── SOURCE DATA
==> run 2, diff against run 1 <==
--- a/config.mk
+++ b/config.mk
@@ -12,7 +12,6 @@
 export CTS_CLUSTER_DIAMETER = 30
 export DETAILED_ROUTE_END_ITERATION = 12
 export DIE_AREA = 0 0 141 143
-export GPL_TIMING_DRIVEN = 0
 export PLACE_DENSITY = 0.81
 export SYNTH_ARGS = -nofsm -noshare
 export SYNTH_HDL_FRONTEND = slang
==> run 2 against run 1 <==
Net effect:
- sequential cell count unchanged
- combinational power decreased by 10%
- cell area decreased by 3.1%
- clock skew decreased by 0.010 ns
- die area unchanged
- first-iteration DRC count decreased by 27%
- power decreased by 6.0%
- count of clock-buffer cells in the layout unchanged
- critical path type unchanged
===== src/rtl/prince_ti_pkg.sv =====
// Shared constants and helpers for the threshold-implemented PRINCE datapath.
package prince_ti_pkg;

    localparam int unsigned NIBBLE_W       = 4;
    localparam int unsigned DEFAULT_SHARES = 4;
    localparam logic [NIBBLE_W-1:0] ABOX_INV_CONST = 4'b1011;

    // Linear part of the inverse affine box: x0=z0^z1^z3, x1=z0, x2=z3, x3=z2.
    function automatic logic [NIBBLE_W-1:0] abox_inv_lin(input logic [NIBBLE_W-1:0] z);
        return {z[2], z[3], z[0], z[0] ^ z[1] ^ z[3]};
    endfunction

endpackage


===== src/rtl/abox_inv_nibble.sv =====
// Inverse affine box on one nibble of one share; the constant is applied only when NEG is set.
module abox_inv_nibble
    import prince_ti_pkg::*;
#(
    parameter bit NEG = 1'b0
) (
    input  logic [NIBBLE_W-1:0] z,
    output logic [NIBBLE_W-1:0] x
);

    localparam logic [NIBBLE_W-1:0] Mask = NEG ? ABOX_INV_CONST : '0;

    assign x = abox_inv_lin(z) ^ Mask;

endmodule


===== src/rtl/abox_inv_stage.sv =====
// Share-parallel inverse affine layer followed by a 2-entry skid buffer that acts as the
// glitch-stopping register and gives full-throughput valid/ready flow control.
module abox_inv_stage
    import prince_ti_pkg::*;
#(
    parameter int unsigned NIBBLES = 16,
    parameter int unsigned SHARES  = DEFAULT_SHARES
) (
    input  logic                           clk,
    input  logic                           rst,
    input  logic                           in_valid,
    output logic                           in_ready,
    input  logic [SHARES*NIBBLE_W*NIBBLES-1:0] in_data,
    output logic                           out_valid,
    input  logic                           out_ready,
    output logic [SHARES*NIBBLE_W*NIBBLES-1:0] out_data
);

    localparam int unsigned ShareW = NIBBLE_W * NIBBLES;
    localparam int unsigned DataW  = SHARES * ShareW;

    logic [DataW-1:0] xf_data;
    logic [DataW-1:0] main_q, main_d;
    logic [DataW-1:0] skid_q, skid_d;
    logic [1:0]       count_q, count_d;
    logic             accept, pop;

    // Each output nibble sees exactly one input nibble of the same share.
    for (genvar s = 0; s < SHARES; s++) begin : g_share
        for (genvar n = 0; n < NIBBLES; n++) begin : g_nib
            abox_inv_nibble #(
                .NEG (s == 0)
            ) u_nib (
                .z (in_data[s*ShareW + n*NIBBLE_W +: NIBBLE_W]),
                .x (xf_data[s*ShareW + n*NIBBLE_W +: NIBBLE_W])
            );
        end
    end

    assign in_ready  = (count_q < 2'd2) && !rst;
    assign out_valid = (count_q != 2'd0);
    assign out_data  = main_q;

    assign accept = in_valid && in_ready;
    assign pop    = out_valid && out_ready;

    always_comb begin
        main_d  = main_q;
        skid_d  = skid_q;
        count_d = count_q;
        unique case (count_q)
            2'd0: begin
                if (accept) begin
                    main_d  = xf_data;
                    count_d = 2'd1;
                end
            end
            2'd1: begin
                if (accept && pop) begin
                    main_d = xf_data;
                end else if (accept) begin
                    skid_d  = xf_data;
                    count_d = 2'd2;
                end else if (pop) begin
                    count_d = 2'd0;
                end
            end
            2'd2: begin
                if (pop) begin
                    main_d  = skid_q;
                    count_d = 2'd1;
                end
            end
            default: count_d = 2'd0;
        endcase
    end

    always_ff @(posedge clk) begin
        if (rst) begin
            main_q  <= '0;
            skid_q  <= '0;
            count_q <= 2'd0;
        end else begin
            main_q  <= main_d;
            skid_q  <= skid_d;
            count_q <= count_d;
        end
    end

endmodule


===== config.mk =====
export PLATFORM = sky130hd
export DESIGN_NAME = abox_inv_stage
export DESIGN_NICKNAME = d
export VERILOG_FILES = /design/src/rtl/prince_ti_pkg.sv /design/src/rtl/abox_inv_nibble.sv /design/src/rtl/abox_inv_stage.sv
export SDC_FILE = /design/constraint.sdc
export NUM_CORES = 1
export LEC_CHECK = 0
export CORE_AREA = 4 4 198 200
export DETAILED_ROUTE_END_ITERATION = 12
export DIE_AREA = 0 0 202 204
export DONT_BUFFER_PORTS = 1
export GPL_ROUTABILITY_DRIVEN = 0
export PLACE_DENSITY = 0.75
export SKIP_CTS_REPAIR_TIMING = 1
export SLEW_MARGIN = 20
export SYNTH_ARGS = -nofsm -noshare
export SYNTH_HDL_FRONTEND = slang
export SYNTH_SLANG_ARGS = --single-unit

===== constraint.sdc =====
create_clock -name clk -period 2.3 [get_ports clk]
set_clock_uncertainty 0.2 [all_clocks]
set_input_delay 0.46 -clock clk [delete_from_list [all_inputs] [get_ports clk]]
set_output_delay 0.46 -clock clk [all_outputs]
set_load 0.03 [all_outputs]

Word-level counts from Yosys, hierarchy flattened. Cells that the tools add are included.

Order comparisons: 1. Equality and inequality tests: 7. Muxes and demuxes: 10. Bitwise operators: 145. Reduce and logical (&&, ||, !) cells: 11.

Operators with widths (count): $mux 256 (3); $pmux 256 s3 (1); $xor 1x1->1 (128); $not 3->3 (16); $mux 2 (5); $ne 2x2->1 const B (4); $reduce_and 4->1 (2); $pmux 2 s3 (1); $logic_and 1x1->1 (4); $ne 3x3->1 const B (1); $reduce_and 3->1 (1); $reduce_bool 3->1 (1); $eq 2x1->1 const B (1); $eq 2x2->1 const B (1); $logic_not 2->1 (1); $lt 2x2->1 const B (1); $reduce_bool 2->1 (1); $logic_not 1->1 (1); $not 1->1 (1).

Bits in registers: 514. Input bits: 260. Output and inout port bits: 258.

Logic depth before layout (Yosys ltp). Gate-level depths: netlist (run 1).

Word-level depth: 6. Depth in mapped cells: 8.

Modules after synthesis. From an unflattened synthesis (run 1), not the netlist that was laid out.

Cell total of the unflattened synthesis: 2667. Area, all modules: 26227.7 µm².

Modules (own cells, without submodules): abox_inv_stage (times used 1, cells each 2411, area each 23404.9 µm², seq. area each 10289.9 µm²); abox_inv_nibble at g_share[1].g_nib[0].u_nib ... (times used 48, cells each 4, area each 46.3 µm², seq. area each 0.0 µm²); abox_inv_nibble at g_share[0].g_nib[0].u_nib ... (times used 16, cells each 4, area each 37.5 µm², seq. area each 0.0 µm²).

Least setup slack after synthesis (run 1). No wires, ideal clock.

Path type: input -> register. Start: in rst. End: reg skid_q[136]. Arrival: 1.737 ns. Required time: 1.968 ns. Path slack: 0.231 ns. Stages: 7. Path through: nor2_1 > nand3_1 > buf_2 > buf_2 > clkbuf_1 > nand2_1 > a21oi_1.

Cells in the longest elaborated chain, start to end: 6.

RTL lines: start: declaration (line abox_inv_stage.sv:10) `input logic rst,`; $logic_not 1->1 (line abox_inv_stage.sv:40) `assign in_ready = (count_q < 2'd2) && !rst;`; $logic_and 1x1->1 (line abox_inv_stage.sv:40); $logic_and 1x1->1 (line abox_inv_stage.sv:44) `assign accept = in_valid && in_ready;`; $logic_and 1x1->1 (line abox_inv_stage.sv:59) `if (accept && pop) begin`; $not 1->1 (no source line); $reduce_and 3->1 (no source line); end signal: assignment (line abox_inv_stage.sv:85) `skid_q <= skid_d;`; end: declaration (line abox_inv_stage.sv:24) `logic [DataW-1:0] skid_q, skid_d;`.

Several ways; a longest one is shown, not always the timed one. A chain may end at the register's enable or synchronous reset.

Worst setup path in the final report (run 1).
Start: in rst. End: reg main_q[114], in the netlist out_data[114].

Cells in the longest elaborated chain, start to end: 6. Elaborated cells between the ends (all ways): 7. Classes of those cells: 2 x eq/ne; 5 x reduce/logical.

RTL lines: $logic_not 1->1 (line abox_inv_stage.sv:40); $logic_and 1x1->1 (line abox_inv_stage.sv:40); $logic_and 1x1->1 (line abox_inv_stage.sv:44); $logic_and 1x1->1 (line abox_inv_stage.sv:59); $ne 2x2->1 (no source line); $reduce_and 4->1 (no source line); end signal: assignment (line abox_inv_stage.sv:84) `main_q <= main_d;`; end: declaration (line abox_inv_stage.sv:23) `logic [DataW-1:0] main_q, main_d;`.

Several ways; a longest one is shown, not always the timed one.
────
● ASSIGNMENT:
Please reproduce, exactly as written, the lines of the records from the first line through the one containing "acts as the".

● TASK RESULT:
==> run 2, diff against run 1 <==
--- a/config.mk
+++ b/config.mk
@@ -12,7 +12,6 @@
 export CTS_CLUSTER_DIAMETER = 30
 export DETAILED_ROUTE_END_ITERATION = 12
 export DIE_AREA = 0 0 141 143
-export GPL_TIMING_DRIVEN = 0
 export PLACE_DENSITY = 0.81
 export SYNTH_ARGS = -nofsm -noshare
 export SYNTH_HDL_FRONTEND = slang
==> run 2 against run 1 <==
Net effect:
- sequential cell count unchanged
- combinational power decreased by 10%
- cell area decreased by 3.1%
- clock skew decreased by 0.010 ns
- die area unchanged
- first-iteration DRC count decreased by 27%
- power decreased by 6.0%
- count of clock-buffer cells in the layout unchanged
- critical path type unchanged
===== src/rtl/prince_ti_pkg.sv =====
// Shared constants and helpers for the threshold-implemented PRINCE datapath.
package prince_ti_pkg;

    localparam int unsigned NIBBLE_W       = 4;
    localparam int unsigned DEFAULT_SHARES = 4;
    localparam logic [NIBBLE_W-1:0] ABOX_INV_CONST = 4'b1011;

    // Linear part of the inverse affine box: x0=z0^z1^z3, x1=z0, x2=z3, x3=z2.
    function automatic logic [NIBBLE_W-1:0] abox_inv_lin(input logic [NIBBLE_W-1:0] z);
        return {z[2], z[3], z[0], z[0] ^ z[1] ^ z[3]};
    endfunction

endpackage


===== src/rtl/abox_inv_nibble.sv =====
// Inverse affine box on one nibble of one share; the constant is applied only when NEG is set.
module abox_inv_nibble
    import prince_ti_pkg::*;
#(
    parameter bit NEG = 1'b0
) (
    input  logic [NIBBLE_W-1:0] z,
    output logic [NIBBLE_W-1:0] x
);

    localparam logic [NIBBLE_W-1:0] Mask = NEG ? ABOX_INV_CONST : '0;

    assign x = abox_inv_lin(z) ^ Mask;

endmodule


===== src/rtl/abox_inv_stage.sv =====
// Share-parallel inverse affine layer followed by a 2-entry skid buffer that acts as the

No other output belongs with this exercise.